Ron Bechet, Transformation, 2021, charcoal on paper, 6’ x 7.5’. Photo: Eric Waters.

About the exhibition

“When breath becomes an object of attention, no longer unremarked on, no longer taken for granted, no longer an uninspected given, anxiety is also in the air.”

—Nathaniel Mackey

Open Structure explores the subtle rhythms and systems that structure life. The exhibition considers how sound, music, and touch can offer new perspectives on systems such as identity and the rules that govern our lives, and also provide space to pause, gather, and dream. Many of the artists in the exhibition look to histories of avant-garde and experimental Black music as part of their research, including musicians such as Cecil Taylor, Ornette Coleman, and Gil Scott-Heron. Other artists approach the themes of the exhibition by drawing our attention to a range of structures, including breath. 
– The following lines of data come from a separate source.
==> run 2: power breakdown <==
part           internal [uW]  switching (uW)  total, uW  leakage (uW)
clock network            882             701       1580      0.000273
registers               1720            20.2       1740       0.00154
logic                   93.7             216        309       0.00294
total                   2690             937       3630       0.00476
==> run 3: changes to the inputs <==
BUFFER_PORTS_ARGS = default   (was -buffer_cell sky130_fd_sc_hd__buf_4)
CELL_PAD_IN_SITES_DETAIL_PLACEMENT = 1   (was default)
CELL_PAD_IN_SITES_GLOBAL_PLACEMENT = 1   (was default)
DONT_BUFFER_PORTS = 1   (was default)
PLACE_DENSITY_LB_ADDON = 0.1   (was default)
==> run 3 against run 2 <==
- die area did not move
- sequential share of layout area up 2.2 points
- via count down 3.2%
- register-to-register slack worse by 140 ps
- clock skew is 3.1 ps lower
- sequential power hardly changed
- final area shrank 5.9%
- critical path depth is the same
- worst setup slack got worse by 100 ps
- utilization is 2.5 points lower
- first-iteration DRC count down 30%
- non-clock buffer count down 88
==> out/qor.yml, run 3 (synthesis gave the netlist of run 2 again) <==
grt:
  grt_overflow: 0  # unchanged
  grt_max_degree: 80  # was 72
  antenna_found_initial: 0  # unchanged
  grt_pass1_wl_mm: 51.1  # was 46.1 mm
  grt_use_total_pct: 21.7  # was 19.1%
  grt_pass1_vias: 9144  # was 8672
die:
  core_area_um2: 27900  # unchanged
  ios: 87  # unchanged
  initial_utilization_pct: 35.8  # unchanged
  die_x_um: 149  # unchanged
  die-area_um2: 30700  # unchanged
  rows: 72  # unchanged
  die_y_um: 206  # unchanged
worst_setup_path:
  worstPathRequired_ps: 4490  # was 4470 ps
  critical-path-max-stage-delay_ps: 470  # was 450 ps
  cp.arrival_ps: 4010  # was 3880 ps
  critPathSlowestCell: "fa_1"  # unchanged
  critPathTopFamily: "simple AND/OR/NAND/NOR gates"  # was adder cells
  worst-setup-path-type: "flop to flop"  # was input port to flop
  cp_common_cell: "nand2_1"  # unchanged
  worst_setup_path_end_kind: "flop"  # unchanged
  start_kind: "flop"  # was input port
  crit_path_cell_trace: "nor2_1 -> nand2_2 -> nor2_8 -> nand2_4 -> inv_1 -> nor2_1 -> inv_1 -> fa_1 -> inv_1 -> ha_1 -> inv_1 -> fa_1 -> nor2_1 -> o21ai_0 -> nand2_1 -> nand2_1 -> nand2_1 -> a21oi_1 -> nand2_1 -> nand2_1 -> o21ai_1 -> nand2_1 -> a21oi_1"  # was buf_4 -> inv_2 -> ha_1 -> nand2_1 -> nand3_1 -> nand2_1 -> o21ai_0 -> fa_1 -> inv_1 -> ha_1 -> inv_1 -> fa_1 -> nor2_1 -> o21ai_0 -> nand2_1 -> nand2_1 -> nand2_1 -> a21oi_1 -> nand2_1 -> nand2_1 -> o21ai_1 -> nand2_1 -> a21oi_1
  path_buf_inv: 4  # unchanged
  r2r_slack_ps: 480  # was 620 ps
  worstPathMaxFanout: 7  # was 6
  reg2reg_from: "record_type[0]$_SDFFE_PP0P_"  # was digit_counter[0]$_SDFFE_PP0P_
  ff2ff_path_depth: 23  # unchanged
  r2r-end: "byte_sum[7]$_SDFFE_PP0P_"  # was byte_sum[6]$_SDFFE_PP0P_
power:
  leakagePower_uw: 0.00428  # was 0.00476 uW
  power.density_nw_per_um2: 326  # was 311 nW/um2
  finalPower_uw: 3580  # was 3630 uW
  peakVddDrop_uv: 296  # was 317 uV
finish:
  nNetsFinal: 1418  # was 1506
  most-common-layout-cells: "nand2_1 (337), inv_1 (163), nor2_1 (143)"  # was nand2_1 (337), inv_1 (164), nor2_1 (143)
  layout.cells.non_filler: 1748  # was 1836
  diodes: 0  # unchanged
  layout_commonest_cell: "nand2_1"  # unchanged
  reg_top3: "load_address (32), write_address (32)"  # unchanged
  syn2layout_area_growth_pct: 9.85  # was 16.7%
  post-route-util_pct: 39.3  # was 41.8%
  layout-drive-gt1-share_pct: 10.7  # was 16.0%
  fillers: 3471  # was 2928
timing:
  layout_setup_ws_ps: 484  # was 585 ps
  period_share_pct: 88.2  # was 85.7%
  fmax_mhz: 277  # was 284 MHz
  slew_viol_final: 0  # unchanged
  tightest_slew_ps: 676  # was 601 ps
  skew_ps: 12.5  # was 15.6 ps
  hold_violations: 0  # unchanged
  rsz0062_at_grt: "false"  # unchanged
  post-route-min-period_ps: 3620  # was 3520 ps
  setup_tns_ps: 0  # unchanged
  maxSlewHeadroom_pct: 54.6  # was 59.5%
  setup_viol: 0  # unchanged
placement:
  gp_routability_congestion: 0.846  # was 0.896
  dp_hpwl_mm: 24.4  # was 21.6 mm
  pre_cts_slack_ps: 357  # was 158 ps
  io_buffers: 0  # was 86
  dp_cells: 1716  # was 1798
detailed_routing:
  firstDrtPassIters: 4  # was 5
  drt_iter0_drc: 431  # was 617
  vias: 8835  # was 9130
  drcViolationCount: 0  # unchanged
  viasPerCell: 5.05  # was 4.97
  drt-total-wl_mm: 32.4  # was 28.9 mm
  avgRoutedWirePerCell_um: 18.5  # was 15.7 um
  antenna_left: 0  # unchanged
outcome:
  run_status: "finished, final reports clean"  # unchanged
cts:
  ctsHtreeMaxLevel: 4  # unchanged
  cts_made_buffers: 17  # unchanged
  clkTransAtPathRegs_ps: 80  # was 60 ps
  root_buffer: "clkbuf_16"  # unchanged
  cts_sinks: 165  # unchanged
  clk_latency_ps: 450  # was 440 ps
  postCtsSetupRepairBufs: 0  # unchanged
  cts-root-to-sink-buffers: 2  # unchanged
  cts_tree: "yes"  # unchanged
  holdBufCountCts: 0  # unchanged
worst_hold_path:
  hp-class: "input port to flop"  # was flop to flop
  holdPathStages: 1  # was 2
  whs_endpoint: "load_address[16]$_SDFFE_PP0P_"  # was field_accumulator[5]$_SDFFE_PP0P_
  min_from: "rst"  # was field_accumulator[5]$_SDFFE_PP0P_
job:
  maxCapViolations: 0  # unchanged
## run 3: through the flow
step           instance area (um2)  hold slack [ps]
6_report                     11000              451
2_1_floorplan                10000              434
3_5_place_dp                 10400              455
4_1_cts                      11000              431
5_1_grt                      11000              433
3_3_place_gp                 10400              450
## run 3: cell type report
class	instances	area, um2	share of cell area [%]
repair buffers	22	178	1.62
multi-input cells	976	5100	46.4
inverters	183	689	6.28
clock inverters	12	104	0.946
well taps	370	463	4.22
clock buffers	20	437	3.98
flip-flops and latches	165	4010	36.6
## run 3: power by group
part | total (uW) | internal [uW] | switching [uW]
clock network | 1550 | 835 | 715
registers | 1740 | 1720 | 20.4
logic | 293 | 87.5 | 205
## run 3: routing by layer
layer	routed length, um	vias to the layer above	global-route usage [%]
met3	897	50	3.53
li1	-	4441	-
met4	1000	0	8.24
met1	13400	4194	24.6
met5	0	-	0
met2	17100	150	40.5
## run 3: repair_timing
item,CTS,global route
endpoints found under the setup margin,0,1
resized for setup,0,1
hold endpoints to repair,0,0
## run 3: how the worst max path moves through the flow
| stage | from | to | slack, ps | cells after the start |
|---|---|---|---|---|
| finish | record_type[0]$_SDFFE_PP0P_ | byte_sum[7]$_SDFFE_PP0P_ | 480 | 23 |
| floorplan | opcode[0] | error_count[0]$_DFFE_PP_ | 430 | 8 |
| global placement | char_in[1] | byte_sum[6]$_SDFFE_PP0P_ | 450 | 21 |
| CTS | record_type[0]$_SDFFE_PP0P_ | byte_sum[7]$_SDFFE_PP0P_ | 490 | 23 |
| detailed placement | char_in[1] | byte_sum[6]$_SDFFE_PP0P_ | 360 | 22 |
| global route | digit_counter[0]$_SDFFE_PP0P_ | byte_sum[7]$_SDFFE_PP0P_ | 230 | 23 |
This exhibition is informed by Nathaniel Mackey’s 2016 lecture “Breath and Precarity,” and his exploration of breath as a structuring element of avant-garde music and poetry in the 1950s and 1960s. Mackey, a poet, editor, and critic, suggests that this attention to breathing created an aesthetic attuned to the rhythms and nuances of the poet or musician’s breath, and can be understood as a symptom of political emergency. A new audio commission, made specifically for the exhibition, focuses on the importance of breath to Black experimental art, and ways of understanding structure in the present.

Open Structure developed during the recent and ongoing COVID-19 pandemic, a health crisis that made us acutely aware of the air around us and made urgent the need for new political structures. Though representations of the body are largely absent from the exhibition, many of the artists reference sensory experience through works that use ordinary materials and respond to the presence of the viewer. Others depict the natural world and reference life cycles that unfold at a scale different from our own.

In music composition, an open structure is a harmony composed of notes from a wide range, and in this context, the form suggests the peaks and valleys of experience. Overall, the artworks model ways of questioning current political and social structures and posit alternative ways of organizing and being together.

Open Structure is the first of three exhibitions presented as part of the School of Art Gallery’s Visiting Curator Program. Launched in Summer 2021, this initiative supports curatorial research, exhibitions, events, and publications by emerging and established guest curators alike.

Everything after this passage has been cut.